Leiche in Österreich gefunden

Toter auf Parkplatz: Ermittlungen auf Hochtouren

Söll/Ottobrunn - Nach einem Mord im österreichisch-bayerischen Grenzgebiet ermittelt die Polizei weiter mit Hochdruck.

Update: Am 12. November hat die Polizei in Bayern einen tatverdächtigen festgenommen

Man gehe nach bisherigen Erkenntnissen davon aus, dass es sich bei dem Opfer um einen 31 Jahre alten Griechen handele, der zuletzt in Ottobrunn bei München gelebt habe, sagte der Leiter des Landeskriminalamtes Tirol, Walter Pupp, am Samstag. Völlige Klarheit über die Identität des Mannes habe man allerdings noch nicht, sagte Pupp - sondern erst, wenn unter anderem ein DNA-Abgleich erfolgt sei. Zuvor hatten mehrere Medien in Bayern über die Herkunft des Opfers berichtet.

Die Leiche war am Montagmorgen von einem Lastwagenfahrer bei einem Parkplatz in Söll (Bezirk Kufstein) in Tirol entdeckt worden, nicht weit von der Grenze zu Bayern entfernt. „Wir gehen von einem Tötungsdelikt aus“, sagte Pupp, nach bisherigen Erkenntnissen sei das Opfer von mehreren Schüssen getroffen worden. „Es ist nach derzeitiger Spurenlage davon auszugehen, dass das Opfer in unmittelbarer Nähe zum Auffindeort erschossen worden ist“, hatten die Ermittler zuvor mitgeteilt. Es sei davon auszugehen, dass der Mann in der Nacht von Sonntag auf Montag getötet worden sei.
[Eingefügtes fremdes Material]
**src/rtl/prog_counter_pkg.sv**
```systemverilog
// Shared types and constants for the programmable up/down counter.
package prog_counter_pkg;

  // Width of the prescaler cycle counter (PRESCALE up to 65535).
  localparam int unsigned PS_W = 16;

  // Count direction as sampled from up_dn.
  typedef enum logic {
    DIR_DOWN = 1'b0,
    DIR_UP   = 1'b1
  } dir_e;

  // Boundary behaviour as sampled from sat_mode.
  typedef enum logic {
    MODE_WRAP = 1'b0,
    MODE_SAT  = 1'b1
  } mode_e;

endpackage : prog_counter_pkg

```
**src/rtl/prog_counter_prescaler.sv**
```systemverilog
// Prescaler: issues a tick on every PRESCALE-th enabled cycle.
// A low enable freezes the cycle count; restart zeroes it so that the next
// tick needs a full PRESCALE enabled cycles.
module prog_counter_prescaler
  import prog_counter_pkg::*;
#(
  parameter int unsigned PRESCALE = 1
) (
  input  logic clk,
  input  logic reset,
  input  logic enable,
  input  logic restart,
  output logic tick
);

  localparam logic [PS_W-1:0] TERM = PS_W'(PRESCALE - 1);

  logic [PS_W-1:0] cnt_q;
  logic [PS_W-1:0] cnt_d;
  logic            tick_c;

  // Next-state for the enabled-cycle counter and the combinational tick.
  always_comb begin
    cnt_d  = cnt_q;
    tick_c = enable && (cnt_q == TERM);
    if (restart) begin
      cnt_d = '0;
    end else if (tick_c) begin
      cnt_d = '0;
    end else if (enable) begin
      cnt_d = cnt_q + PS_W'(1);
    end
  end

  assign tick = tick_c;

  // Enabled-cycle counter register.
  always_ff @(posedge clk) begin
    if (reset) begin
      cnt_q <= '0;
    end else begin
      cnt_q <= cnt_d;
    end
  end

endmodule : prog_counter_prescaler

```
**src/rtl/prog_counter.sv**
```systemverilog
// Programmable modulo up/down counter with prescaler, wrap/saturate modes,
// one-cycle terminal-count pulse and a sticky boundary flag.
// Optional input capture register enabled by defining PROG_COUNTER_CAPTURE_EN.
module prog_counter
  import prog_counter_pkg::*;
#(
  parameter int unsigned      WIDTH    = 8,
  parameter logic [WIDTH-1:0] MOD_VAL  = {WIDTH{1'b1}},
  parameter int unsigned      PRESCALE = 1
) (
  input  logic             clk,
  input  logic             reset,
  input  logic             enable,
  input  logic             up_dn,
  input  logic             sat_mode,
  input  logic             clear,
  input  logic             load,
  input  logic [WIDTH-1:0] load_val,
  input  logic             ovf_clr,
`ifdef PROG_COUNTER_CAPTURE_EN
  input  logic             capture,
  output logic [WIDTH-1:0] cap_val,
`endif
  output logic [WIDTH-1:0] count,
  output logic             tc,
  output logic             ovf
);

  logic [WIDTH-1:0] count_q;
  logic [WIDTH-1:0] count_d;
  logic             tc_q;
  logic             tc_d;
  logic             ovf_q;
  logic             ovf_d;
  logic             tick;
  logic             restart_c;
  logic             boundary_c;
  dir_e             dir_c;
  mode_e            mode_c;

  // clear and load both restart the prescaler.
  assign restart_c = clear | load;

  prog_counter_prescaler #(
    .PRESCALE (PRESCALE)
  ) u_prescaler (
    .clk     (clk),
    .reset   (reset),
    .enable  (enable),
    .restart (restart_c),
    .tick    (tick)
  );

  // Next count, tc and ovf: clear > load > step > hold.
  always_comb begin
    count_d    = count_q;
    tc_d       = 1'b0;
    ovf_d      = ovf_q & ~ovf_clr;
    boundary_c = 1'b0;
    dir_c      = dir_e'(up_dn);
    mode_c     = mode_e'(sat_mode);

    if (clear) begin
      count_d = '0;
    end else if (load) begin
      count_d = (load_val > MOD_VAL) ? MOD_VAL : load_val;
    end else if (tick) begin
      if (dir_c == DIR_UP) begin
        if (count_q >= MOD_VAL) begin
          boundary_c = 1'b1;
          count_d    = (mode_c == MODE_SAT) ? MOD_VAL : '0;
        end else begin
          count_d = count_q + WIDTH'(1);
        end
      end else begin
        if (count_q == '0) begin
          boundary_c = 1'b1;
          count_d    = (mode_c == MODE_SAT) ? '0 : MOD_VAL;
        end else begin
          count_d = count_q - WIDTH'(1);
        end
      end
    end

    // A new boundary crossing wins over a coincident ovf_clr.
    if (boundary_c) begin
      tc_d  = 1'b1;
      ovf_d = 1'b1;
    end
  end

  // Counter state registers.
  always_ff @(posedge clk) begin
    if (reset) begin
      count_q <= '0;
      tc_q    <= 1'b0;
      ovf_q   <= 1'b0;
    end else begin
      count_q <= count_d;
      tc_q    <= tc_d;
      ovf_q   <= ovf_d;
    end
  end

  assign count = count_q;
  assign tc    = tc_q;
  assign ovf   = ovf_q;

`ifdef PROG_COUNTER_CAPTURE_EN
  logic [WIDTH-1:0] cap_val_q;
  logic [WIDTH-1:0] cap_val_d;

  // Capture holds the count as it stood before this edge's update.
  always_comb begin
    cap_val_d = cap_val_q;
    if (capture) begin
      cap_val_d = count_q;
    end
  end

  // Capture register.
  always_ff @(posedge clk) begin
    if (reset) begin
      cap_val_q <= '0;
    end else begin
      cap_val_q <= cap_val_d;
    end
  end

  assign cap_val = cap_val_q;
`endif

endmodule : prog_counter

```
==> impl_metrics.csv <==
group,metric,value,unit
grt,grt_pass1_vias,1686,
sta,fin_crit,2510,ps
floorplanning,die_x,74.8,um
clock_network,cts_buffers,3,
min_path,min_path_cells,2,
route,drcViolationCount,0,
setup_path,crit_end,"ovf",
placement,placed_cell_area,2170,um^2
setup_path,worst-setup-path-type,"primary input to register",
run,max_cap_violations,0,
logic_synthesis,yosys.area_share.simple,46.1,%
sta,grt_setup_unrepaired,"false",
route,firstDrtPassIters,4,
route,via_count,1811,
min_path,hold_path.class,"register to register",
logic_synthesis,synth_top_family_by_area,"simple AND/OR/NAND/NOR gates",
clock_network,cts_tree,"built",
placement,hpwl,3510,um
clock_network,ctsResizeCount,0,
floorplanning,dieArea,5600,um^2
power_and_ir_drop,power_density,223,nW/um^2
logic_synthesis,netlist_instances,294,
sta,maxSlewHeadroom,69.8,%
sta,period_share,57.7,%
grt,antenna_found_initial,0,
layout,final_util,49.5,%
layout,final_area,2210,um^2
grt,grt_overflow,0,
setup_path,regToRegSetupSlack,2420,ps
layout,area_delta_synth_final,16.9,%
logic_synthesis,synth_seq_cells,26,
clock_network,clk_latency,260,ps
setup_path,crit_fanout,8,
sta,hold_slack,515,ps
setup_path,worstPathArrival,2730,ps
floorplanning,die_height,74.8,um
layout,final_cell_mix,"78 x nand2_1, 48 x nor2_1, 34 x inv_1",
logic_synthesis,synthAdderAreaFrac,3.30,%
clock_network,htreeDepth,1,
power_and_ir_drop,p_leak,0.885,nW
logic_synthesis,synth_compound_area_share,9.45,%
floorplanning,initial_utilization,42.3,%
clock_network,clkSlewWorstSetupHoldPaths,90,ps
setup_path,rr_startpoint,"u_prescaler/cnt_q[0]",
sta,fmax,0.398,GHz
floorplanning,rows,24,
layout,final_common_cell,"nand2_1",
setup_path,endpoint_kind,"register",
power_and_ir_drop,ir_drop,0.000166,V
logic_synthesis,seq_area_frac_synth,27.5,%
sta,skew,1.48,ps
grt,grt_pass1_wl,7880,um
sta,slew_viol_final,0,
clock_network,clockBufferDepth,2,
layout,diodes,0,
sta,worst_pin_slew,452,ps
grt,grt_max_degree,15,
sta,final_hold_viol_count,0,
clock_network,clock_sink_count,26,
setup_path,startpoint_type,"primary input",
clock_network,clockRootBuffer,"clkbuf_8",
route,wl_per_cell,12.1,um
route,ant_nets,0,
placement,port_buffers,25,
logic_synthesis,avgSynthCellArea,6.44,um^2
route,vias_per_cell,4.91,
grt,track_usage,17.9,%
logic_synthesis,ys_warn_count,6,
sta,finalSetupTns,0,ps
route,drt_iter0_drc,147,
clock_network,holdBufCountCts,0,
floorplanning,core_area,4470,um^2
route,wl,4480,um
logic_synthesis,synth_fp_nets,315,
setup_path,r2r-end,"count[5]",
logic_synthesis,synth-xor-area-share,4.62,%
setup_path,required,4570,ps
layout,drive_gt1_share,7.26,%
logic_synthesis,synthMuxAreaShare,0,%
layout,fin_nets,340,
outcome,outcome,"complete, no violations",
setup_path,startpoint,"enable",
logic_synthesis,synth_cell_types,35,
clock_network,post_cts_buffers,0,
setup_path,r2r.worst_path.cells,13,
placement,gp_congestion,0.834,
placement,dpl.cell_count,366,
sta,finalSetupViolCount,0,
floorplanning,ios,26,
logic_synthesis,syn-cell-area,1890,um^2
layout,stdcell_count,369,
===== src/rtl/icache_pkg.sv =====
// Shared constants and FSM encoding for the direct-mapped instruction cache.
package icache_pkg;

    localparam int XLEN           = 32;
    localparam int INDEX_W_DEF    = 4;
    localparam int WORD_OFF_W_DEF = 2;

    typedef enum logic {
        IC_IDLE = 1'b0,
        IC_FILL = 1'b1
    } ic_state_e;

endpackage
Die Umstände des Todes sind weiterhin mysteriös. Von dem Täter fehlte auch am Samstag noch jede Spur. Aufgrund der Lage der Leiche gehen die LKA-Ermittler davon aus, dass versucht worden war, den Toten in eine Schlucht zu werfen. Pupp sagte am Samstag, dass es sich hierbei allerdings lediglich um eine Vermutung handele. Wäre der Körper des Mannes an der steilen Stelle hinab gefallen, wäre die Wahrscheinlichkeit, dass man ihn so schnell entdeckt, geringer gewesen - gerade auch mit Blick auf den nahenden Winter. Auch die Münchner Polizei ist in die Ermittlungen eingeschaltet. Mit weiteren Ermittlungsergebnissen ist frühestens am Montag zu rechnen.